▶ [What the task requires]
Looking at the listing below, retype exactly the lines starting at the one containing "master / number / area share [%]" and ending at the one containing "group / count (synthesis) / count (layout)", both included, and nothing else.
------ Records for the task ------
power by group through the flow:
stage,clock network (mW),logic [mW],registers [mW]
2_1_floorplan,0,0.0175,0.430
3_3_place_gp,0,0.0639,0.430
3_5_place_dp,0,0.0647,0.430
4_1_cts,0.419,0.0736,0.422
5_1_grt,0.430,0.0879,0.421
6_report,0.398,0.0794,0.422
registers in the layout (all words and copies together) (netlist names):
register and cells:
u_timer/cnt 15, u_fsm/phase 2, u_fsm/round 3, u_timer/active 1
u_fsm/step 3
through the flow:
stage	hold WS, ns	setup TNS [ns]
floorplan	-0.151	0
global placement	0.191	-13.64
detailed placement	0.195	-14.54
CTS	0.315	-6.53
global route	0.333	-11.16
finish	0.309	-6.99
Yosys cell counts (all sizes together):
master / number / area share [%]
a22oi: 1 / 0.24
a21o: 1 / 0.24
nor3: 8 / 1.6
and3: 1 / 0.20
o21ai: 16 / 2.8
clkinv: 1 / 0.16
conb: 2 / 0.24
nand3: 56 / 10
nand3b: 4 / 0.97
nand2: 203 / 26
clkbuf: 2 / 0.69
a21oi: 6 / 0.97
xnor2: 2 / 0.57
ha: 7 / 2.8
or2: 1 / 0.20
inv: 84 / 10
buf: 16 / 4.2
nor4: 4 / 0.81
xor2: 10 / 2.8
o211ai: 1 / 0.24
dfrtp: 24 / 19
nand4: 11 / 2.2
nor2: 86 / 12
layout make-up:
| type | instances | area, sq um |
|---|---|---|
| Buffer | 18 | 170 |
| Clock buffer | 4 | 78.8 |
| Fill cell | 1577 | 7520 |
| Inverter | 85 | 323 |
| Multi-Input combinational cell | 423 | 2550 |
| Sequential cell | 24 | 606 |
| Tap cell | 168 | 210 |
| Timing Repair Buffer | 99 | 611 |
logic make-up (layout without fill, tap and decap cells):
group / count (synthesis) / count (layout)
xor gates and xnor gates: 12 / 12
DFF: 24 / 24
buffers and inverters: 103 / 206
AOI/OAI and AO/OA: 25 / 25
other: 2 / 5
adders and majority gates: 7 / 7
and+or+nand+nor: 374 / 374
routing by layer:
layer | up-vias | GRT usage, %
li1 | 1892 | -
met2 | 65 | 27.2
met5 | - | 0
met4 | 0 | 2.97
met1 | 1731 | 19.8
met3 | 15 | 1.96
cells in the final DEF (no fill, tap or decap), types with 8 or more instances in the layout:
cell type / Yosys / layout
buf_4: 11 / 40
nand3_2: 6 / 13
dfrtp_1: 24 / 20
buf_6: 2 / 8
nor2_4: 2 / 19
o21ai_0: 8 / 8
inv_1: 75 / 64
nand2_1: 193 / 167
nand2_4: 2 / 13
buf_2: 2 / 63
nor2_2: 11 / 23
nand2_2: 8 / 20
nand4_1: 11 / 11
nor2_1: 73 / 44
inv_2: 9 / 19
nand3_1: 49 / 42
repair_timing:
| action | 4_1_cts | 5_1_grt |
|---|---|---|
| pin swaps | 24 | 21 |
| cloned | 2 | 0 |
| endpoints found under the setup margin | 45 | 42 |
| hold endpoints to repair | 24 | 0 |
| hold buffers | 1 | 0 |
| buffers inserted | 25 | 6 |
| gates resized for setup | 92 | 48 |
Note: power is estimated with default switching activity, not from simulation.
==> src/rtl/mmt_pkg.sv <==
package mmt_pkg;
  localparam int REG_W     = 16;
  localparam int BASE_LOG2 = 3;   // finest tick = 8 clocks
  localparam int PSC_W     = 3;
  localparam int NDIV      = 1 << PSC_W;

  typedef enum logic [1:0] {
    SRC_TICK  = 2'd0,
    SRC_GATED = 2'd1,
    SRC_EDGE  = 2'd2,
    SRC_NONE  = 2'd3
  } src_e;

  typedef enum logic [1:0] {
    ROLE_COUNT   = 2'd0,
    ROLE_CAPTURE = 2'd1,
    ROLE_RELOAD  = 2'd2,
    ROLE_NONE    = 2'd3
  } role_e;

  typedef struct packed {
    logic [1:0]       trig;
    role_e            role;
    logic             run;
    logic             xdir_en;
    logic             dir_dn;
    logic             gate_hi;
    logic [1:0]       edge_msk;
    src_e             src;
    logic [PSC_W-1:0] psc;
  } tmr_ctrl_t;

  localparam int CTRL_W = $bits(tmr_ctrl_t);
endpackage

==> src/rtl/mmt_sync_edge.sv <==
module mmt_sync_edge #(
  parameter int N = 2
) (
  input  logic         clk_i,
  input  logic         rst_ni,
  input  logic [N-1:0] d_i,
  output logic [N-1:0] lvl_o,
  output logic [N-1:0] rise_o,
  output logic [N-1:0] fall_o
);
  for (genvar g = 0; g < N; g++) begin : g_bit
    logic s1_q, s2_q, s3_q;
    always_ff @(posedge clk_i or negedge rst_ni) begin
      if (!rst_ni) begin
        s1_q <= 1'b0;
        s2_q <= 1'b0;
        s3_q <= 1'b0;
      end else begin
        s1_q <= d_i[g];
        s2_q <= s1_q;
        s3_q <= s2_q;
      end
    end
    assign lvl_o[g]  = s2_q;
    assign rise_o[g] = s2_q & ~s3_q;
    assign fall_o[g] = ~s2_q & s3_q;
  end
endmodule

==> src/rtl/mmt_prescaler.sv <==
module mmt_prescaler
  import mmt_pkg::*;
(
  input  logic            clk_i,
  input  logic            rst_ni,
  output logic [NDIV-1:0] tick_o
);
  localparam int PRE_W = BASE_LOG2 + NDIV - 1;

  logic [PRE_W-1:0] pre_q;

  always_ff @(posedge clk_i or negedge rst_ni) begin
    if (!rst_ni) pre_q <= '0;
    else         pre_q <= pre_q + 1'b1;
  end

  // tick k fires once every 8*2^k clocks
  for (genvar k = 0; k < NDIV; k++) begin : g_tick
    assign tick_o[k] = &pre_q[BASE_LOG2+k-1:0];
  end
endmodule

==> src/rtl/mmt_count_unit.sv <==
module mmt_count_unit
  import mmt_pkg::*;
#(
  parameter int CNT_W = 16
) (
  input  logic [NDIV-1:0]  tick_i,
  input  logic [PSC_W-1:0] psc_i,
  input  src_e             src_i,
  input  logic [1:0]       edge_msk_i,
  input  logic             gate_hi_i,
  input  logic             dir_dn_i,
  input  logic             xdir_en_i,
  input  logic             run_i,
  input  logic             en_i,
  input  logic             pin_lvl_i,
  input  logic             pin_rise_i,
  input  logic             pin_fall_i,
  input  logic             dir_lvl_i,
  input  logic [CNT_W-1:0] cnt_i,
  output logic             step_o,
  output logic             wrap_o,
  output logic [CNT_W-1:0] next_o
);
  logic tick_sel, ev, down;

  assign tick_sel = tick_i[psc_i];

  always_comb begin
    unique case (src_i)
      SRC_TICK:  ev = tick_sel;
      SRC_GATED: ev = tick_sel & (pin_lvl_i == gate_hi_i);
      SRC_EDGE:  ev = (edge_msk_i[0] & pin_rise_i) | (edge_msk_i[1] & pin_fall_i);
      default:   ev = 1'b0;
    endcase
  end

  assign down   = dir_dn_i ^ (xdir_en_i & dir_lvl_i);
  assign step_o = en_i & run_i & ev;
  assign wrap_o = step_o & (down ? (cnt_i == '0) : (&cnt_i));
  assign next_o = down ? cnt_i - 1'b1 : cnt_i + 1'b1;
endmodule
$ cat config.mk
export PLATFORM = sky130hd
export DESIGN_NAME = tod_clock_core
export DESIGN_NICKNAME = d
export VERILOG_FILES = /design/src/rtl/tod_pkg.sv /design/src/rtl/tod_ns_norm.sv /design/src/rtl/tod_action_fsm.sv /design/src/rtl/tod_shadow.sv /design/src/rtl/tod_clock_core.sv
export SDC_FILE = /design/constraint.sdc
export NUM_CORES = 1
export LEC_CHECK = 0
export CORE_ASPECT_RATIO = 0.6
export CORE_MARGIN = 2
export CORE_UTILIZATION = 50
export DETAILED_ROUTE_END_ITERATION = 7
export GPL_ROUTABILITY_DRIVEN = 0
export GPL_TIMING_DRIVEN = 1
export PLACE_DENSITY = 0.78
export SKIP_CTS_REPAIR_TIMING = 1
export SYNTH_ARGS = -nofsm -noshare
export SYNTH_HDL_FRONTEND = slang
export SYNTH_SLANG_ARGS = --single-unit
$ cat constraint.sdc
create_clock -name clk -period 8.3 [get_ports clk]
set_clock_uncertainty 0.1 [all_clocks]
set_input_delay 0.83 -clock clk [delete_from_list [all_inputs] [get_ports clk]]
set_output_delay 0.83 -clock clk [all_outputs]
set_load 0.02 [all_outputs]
------
------ Records for the task ------
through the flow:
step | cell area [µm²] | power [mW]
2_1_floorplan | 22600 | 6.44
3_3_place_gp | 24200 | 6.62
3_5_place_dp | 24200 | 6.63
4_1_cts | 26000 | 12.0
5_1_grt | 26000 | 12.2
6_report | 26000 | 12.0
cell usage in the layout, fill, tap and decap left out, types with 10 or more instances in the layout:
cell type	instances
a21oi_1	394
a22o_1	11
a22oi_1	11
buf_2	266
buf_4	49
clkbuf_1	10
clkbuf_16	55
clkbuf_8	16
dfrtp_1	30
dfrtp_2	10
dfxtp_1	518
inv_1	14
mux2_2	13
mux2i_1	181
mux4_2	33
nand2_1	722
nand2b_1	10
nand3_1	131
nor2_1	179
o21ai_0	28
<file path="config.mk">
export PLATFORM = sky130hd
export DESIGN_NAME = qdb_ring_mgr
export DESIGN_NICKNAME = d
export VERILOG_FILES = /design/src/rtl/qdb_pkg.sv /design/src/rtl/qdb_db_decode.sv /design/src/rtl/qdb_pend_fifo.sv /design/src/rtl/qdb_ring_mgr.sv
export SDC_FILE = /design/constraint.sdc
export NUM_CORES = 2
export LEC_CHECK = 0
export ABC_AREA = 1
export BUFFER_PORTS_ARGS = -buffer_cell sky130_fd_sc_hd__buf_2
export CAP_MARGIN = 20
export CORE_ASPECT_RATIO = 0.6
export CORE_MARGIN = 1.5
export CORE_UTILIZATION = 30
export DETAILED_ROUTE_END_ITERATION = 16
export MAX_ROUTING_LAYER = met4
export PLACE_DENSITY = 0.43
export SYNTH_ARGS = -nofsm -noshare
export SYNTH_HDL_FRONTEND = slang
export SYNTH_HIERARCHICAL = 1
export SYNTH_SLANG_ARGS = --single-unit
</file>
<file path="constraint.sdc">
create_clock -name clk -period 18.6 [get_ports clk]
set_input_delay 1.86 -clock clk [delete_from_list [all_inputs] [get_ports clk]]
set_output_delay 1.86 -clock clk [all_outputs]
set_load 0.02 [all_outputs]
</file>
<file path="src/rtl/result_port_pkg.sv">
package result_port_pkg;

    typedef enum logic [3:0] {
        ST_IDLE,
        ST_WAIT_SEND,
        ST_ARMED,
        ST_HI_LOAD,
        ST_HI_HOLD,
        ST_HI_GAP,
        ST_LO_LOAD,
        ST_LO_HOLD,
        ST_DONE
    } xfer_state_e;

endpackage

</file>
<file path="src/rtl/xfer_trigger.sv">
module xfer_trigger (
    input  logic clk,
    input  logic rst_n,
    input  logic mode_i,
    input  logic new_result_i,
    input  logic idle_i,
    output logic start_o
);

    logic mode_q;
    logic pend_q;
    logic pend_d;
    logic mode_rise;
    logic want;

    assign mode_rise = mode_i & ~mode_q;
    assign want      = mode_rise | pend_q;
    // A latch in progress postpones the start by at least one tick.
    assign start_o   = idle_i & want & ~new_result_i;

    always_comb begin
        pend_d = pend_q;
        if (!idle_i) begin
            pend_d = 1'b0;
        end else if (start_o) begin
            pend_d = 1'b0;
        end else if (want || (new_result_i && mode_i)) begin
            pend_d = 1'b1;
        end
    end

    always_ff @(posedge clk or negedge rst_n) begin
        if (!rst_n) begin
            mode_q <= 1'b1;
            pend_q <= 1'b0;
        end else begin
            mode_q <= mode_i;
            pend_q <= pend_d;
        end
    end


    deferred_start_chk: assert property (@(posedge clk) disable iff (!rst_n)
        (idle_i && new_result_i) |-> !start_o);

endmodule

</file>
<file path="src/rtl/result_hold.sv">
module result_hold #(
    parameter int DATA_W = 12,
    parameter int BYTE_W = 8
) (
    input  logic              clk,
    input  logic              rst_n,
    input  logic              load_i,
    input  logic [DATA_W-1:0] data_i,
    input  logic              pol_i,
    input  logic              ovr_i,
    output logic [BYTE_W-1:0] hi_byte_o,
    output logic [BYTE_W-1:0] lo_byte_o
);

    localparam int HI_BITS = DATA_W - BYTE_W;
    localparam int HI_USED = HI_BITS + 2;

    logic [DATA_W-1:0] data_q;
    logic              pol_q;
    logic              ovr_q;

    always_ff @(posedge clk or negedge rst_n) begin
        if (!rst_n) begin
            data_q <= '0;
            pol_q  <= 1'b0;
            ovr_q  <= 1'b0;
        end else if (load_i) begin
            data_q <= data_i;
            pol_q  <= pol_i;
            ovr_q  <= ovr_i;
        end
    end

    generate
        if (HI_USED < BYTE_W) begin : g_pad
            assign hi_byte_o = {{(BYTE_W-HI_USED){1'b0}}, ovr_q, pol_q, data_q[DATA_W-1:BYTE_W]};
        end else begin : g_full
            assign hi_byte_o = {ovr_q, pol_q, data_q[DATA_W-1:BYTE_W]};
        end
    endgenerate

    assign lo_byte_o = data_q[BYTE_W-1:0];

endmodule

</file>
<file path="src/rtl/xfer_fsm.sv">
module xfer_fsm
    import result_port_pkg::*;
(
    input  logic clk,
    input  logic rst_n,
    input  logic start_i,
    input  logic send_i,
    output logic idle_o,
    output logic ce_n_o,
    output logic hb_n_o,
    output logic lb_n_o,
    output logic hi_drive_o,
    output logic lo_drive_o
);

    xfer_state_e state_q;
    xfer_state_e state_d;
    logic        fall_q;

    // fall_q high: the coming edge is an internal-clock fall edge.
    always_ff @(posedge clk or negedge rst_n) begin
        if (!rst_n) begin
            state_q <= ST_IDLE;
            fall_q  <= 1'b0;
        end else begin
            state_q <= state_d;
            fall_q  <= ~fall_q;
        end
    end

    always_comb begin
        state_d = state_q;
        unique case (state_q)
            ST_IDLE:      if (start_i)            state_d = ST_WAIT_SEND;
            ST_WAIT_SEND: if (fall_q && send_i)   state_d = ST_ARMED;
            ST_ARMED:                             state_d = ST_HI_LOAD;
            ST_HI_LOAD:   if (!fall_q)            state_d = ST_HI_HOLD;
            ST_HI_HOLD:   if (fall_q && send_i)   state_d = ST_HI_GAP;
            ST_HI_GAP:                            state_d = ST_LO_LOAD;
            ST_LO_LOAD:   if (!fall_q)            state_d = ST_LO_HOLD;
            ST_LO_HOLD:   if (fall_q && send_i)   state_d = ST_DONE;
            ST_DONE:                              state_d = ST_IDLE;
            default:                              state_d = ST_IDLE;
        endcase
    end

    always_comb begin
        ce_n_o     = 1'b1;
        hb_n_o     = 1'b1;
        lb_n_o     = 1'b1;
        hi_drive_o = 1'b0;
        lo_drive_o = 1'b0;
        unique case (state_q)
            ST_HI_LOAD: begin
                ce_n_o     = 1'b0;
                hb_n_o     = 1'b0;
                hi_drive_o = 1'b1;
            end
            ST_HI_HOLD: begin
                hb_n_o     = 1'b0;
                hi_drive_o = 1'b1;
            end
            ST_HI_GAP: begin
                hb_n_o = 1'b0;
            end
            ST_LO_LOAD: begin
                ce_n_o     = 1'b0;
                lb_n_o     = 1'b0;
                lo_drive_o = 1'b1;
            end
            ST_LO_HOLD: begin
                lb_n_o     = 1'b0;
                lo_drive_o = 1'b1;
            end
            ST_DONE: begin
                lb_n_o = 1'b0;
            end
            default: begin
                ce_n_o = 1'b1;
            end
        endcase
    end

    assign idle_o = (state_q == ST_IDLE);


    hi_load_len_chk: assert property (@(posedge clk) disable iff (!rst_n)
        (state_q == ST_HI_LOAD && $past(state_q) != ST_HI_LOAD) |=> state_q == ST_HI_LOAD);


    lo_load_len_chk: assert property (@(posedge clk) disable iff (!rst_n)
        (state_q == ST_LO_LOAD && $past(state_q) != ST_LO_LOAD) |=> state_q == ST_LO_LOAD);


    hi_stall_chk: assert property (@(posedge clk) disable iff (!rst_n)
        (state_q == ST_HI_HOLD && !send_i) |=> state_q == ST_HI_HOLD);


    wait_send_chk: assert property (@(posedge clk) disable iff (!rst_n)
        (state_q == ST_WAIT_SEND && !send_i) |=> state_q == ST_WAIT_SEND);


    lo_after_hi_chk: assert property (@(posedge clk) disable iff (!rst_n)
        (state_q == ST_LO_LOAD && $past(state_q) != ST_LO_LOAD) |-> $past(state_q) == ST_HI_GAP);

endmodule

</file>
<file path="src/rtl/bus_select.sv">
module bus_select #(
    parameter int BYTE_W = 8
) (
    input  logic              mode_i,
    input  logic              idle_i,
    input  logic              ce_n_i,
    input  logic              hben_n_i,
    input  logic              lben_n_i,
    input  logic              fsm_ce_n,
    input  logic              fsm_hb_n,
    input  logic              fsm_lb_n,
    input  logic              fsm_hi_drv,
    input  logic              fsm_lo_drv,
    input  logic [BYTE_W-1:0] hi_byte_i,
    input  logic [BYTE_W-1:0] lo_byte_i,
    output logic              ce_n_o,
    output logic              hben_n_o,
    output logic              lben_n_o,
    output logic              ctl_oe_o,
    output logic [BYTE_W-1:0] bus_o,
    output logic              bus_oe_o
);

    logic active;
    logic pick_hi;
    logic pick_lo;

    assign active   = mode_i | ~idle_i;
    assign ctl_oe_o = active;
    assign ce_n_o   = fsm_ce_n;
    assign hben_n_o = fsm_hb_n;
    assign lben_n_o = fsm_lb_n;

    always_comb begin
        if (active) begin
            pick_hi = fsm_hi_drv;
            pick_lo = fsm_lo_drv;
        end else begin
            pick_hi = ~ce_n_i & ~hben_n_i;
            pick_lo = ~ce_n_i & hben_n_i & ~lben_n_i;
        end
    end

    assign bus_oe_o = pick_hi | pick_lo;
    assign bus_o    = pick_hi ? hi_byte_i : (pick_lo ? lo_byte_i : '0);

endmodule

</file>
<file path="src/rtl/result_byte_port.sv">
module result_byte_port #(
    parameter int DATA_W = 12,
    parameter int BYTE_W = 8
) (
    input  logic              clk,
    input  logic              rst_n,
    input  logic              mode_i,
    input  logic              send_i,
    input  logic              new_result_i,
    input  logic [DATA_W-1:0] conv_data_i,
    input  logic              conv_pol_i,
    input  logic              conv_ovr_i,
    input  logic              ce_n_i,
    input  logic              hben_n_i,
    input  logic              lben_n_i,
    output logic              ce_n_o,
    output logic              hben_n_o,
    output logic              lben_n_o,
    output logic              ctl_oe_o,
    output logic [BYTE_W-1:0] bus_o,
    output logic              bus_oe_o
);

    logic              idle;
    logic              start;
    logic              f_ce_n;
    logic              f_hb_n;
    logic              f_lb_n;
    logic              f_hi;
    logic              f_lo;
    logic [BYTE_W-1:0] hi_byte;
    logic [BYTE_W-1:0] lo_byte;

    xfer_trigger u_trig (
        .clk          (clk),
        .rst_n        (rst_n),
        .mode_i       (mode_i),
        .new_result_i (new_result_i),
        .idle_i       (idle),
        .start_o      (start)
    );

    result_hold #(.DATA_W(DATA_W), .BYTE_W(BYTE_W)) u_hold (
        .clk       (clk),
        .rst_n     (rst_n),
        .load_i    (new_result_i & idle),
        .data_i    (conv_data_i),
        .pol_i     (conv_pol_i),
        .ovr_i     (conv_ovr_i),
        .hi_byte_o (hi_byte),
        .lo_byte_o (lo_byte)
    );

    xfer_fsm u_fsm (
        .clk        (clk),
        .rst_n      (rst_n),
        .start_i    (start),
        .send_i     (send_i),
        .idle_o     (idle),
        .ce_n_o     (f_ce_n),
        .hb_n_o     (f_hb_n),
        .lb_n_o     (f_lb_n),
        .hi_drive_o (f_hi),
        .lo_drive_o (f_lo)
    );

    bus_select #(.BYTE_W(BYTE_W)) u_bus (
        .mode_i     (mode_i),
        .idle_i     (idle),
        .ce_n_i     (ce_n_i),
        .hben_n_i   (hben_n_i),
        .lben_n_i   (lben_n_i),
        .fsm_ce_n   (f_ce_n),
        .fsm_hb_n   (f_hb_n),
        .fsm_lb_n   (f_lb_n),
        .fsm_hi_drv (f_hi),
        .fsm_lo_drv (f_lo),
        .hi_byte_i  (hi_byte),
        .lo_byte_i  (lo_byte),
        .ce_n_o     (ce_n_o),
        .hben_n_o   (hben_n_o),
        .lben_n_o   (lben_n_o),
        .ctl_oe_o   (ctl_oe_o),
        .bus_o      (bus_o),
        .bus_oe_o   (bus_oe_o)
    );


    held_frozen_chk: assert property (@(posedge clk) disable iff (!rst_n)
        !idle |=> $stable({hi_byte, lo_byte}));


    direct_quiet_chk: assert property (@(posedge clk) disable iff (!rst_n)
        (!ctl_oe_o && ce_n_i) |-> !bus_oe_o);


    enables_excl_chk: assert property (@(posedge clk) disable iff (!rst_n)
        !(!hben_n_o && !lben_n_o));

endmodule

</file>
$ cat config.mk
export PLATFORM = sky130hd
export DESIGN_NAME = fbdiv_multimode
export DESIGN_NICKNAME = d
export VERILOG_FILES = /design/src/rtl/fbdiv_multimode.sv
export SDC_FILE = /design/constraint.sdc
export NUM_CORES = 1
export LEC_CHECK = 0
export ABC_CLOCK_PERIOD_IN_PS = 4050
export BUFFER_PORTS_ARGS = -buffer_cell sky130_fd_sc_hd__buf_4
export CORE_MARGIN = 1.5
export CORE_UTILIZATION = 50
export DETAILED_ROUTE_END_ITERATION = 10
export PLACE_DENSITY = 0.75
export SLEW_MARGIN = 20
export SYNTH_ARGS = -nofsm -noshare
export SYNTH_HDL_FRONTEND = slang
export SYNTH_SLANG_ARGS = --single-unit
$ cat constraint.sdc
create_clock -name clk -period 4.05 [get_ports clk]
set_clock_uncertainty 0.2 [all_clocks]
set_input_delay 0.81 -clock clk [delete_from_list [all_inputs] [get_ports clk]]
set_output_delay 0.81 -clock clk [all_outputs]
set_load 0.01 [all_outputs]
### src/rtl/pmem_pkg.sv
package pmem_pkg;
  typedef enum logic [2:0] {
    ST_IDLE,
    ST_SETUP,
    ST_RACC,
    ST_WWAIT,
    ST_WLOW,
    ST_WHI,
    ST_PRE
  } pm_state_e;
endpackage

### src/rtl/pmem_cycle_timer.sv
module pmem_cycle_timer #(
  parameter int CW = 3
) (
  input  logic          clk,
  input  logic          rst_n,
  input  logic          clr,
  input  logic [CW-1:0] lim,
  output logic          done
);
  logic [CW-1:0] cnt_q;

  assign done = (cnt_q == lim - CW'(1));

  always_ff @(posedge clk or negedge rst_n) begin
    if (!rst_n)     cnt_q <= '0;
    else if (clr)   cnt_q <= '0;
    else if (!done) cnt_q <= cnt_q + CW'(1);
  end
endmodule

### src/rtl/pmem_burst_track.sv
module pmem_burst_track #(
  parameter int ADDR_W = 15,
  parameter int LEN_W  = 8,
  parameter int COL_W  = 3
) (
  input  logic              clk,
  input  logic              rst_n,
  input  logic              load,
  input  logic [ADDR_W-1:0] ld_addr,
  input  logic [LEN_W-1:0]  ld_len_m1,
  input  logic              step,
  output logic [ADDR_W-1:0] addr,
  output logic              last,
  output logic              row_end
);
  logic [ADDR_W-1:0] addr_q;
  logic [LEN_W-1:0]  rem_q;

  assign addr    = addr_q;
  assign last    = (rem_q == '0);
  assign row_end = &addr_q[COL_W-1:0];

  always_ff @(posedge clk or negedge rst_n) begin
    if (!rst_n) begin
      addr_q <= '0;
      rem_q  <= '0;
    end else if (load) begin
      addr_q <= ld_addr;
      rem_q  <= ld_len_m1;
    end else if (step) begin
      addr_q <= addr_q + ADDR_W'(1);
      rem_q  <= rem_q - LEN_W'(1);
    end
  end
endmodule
------
▶ [Output of the exercise]
master / number / area share [%]
a22oi: 1 / 0.24
a21o: 1 / 0.24
nor3: 8 / 1.6
and3: 1 / 0.20
o21ai: 16 / 2.8
clkinv: 1 / 0.16
conb: 2 / 0.24
nand3: 56 / 10
nand3b: 4 / 0.97
nand2: 203 / 26
clkbuf: 2 / 0.69
a21oi: 6 / 0.97
xnor2: 2 / 0.57
ha: 7 / 2.8
or2: 1 / 0.20
inv: 84 / 10
buf: 16 / 4.2
nor4: 4 / 0.81
xor2: 10 / 2.8
o211ai: 1 / 0.24
dfrtp: 24 / 19
nand4: 11 / 2.2
nor2: 86 / 12
layout make-up:
| type | instances | area, sq um |
|---|---|---|
| Buffer | 18 | 170 |
| Clock buffer | 4 | 78.8 |
| Fill cell | 1577 | 7520 |
| Inverter | 85 | 323 |
| Multi-Input combinational cell | 423 | 2550 |
| Sequential cell | 24 | 606 |
| Tap cell | 168 | 210 |
| Timing Repair Buffer | 99 | 611 |
logic make-up (layout without fill, tap and decap cells):
group / count (synthesis) / count (layout)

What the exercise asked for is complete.